The Biological Mechanism of Color Change
The color change in crab spiders is not driven by the movement of pigment within specialized cells. Instead, it is a metabolic process involving the synthesis and degradation of specific pigment compounds. The yellow color is primarily due to the production and storage of a yellow pigment, often a precursor of ommochromes, such as 3-OH-kynurenine.
When the spider is on a yellow flower, it begins to produce and secrete this yellow pigment into the outer cell layers of its body, specifically beneath the transparent outer cuticle. This pigment accumulates, gradually shifting the spider’s appearance from white to yellow. The white color is the default state, which is achieved when the yellow pigment is absent or resorbed.
To change back to white, the spider must break down and excrete the stored yellow pigment, which is why the process is not instantaneous. This degradation process takes time, as the spider’s cells actively resorb the pigment and then eliminate it from the body. Recent studies have classified the pigment-storing organelles in these spiders as lysosome-related organelles, which are cellular compartments capable of degrading their contents.
This mechanism is different from the physiological color change seen in some orb-weaving spiders, which can rapidly alter their appearance by moving guanine crystals within sub-dermal cells. The crab spider’s method requires energy and time for chemical synthesis and breakdown, linking the color change to its metabolic state.
The Function of Color Adaptation
The ability to change color serves a primary function of crypsis, which is camouflage that helps the spider blend into its background.
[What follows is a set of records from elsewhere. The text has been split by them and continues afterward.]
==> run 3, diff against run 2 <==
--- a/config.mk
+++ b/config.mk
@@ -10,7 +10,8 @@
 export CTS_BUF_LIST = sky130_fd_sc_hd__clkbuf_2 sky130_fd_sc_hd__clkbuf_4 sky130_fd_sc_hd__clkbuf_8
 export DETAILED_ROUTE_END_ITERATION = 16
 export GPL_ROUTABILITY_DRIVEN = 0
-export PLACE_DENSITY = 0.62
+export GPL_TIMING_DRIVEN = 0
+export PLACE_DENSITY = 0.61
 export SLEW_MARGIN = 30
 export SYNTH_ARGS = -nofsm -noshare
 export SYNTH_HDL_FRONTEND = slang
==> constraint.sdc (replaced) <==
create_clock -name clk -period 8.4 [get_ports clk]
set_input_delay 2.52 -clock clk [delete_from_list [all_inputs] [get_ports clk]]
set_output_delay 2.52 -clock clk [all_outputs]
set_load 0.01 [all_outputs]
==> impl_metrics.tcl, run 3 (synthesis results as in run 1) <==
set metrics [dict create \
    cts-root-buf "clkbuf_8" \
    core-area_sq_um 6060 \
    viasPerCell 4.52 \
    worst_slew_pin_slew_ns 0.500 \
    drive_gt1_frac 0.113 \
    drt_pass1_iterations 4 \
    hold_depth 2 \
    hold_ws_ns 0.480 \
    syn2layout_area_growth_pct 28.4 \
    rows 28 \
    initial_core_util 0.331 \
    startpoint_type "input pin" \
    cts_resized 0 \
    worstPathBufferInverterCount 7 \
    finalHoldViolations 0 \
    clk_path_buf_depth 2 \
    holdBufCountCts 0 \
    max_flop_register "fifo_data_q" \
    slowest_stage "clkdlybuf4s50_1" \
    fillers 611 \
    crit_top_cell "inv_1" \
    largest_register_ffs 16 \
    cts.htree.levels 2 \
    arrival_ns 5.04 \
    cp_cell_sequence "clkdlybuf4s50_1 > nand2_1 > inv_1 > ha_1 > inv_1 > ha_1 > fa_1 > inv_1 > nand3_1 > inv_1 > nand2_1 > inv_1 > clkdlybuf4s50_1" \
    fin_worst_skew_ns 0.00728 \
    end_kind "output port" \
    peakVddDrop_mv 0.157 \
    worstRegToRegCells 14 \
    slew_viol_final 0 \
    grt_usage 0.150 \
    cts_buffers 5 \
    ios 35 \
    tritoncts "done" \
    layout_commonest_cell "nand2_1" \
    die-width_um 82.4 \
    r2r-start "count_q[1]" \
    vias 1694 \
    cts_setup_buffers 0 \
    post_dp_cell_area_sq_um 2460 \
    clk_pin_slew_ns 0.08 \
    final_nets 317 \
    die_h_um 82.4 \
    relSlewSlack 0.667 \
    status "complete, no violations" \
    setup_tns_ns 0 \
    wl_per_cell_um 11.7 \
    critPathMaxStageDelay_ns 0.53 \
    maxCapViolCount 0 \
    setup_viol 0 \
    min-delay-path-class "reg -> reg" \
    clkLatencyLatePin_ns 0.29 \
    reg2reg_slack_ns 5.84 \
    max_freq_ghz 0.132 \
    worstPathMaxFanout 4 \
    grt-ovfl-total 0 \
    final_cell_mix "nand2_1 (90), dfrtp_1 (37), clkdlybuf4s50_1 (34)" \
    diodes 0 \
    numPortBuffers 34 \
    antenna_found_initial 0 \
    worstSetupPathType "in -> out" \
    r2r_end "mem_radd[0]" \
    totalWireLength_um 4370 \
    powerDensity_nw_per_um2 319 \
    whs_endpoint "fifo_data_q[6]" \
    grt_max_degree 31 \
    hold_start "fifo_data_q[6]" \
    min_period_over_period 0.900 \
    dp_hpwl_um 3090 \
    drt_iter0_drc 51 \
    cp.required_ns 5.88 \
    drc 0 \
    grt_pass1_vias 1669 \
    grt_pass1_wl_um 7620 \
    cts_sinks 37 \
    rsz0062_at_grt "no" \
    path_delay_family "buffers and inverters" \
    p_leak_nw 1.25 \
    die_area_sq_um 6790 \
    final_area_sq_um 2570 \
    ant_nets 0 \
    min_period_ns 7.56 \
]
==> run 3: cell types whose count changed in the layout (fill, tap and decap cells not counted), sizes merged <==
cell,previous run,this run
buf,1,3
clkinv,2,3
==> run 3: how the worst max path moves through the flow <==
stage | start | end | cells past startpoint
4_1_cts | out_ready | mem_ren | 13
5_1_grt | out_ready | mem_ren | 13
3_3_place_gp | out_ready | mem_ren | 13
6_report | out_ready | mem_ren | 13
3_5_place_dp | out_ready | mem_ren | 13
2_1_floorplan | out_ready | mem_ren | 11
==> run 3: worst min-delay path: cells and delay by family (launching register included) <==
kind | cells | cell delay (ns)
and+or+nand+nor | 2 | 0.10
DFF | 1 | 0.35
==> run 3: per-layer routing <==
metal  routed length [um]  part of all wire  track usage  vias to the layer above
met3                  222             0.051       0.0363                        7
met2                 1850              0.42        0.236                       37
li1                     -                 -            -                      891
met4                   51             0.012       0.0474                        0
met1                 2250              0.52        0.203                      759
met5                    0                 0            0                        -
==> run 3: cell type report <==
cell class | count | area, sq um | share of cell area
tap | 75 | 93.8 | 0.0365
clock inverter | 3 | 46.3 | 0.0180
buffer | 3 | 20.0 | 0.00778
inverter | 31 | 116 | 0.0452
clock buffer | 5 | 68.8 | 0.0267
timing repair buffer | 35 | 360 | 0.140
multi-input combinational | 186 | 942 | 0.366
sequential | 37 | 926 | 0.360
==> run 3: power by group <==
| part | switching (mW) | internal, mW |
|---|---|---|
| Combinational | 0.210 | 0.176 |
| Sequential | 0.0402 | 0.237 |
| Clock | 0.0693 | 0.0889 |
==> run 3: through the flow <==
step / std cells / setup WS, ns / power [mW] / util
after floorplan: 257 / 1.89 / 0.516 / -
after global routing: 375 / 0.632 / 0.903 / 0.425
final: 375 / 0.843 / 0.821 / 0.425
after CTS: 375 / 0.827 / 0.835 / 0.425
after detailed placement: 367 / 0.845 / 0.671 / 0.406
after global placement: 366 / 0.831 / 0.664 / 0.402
By perfectly matching the hue of the flower, the crab spider becomes virtually invisible to both its prey and its own predators. This strategy allows the spider to be an effective ambush predator.
The spider positions itself on a flower and waits motionless for pollinating insects, such as bees or butterflies, to visit. Its camouflage prevents the prey from detecting the threat until the insect is close enough to be captured. This high degree of concealment increases the spider’s hunting success, allowing it to capture prey significantly larger than itself.
Beyond ambush predation, the camouflage may also offer protection from visual predators like birds, although this function is less frequently observed in the field. The reversible color change ensures the spider can maintain its cryptic advantage even as it moves between different colored flowers throughout its lifetime. The adaptation is an example of how a slower, metabolically controlled color shift can be effective for survival in a dynamic environment.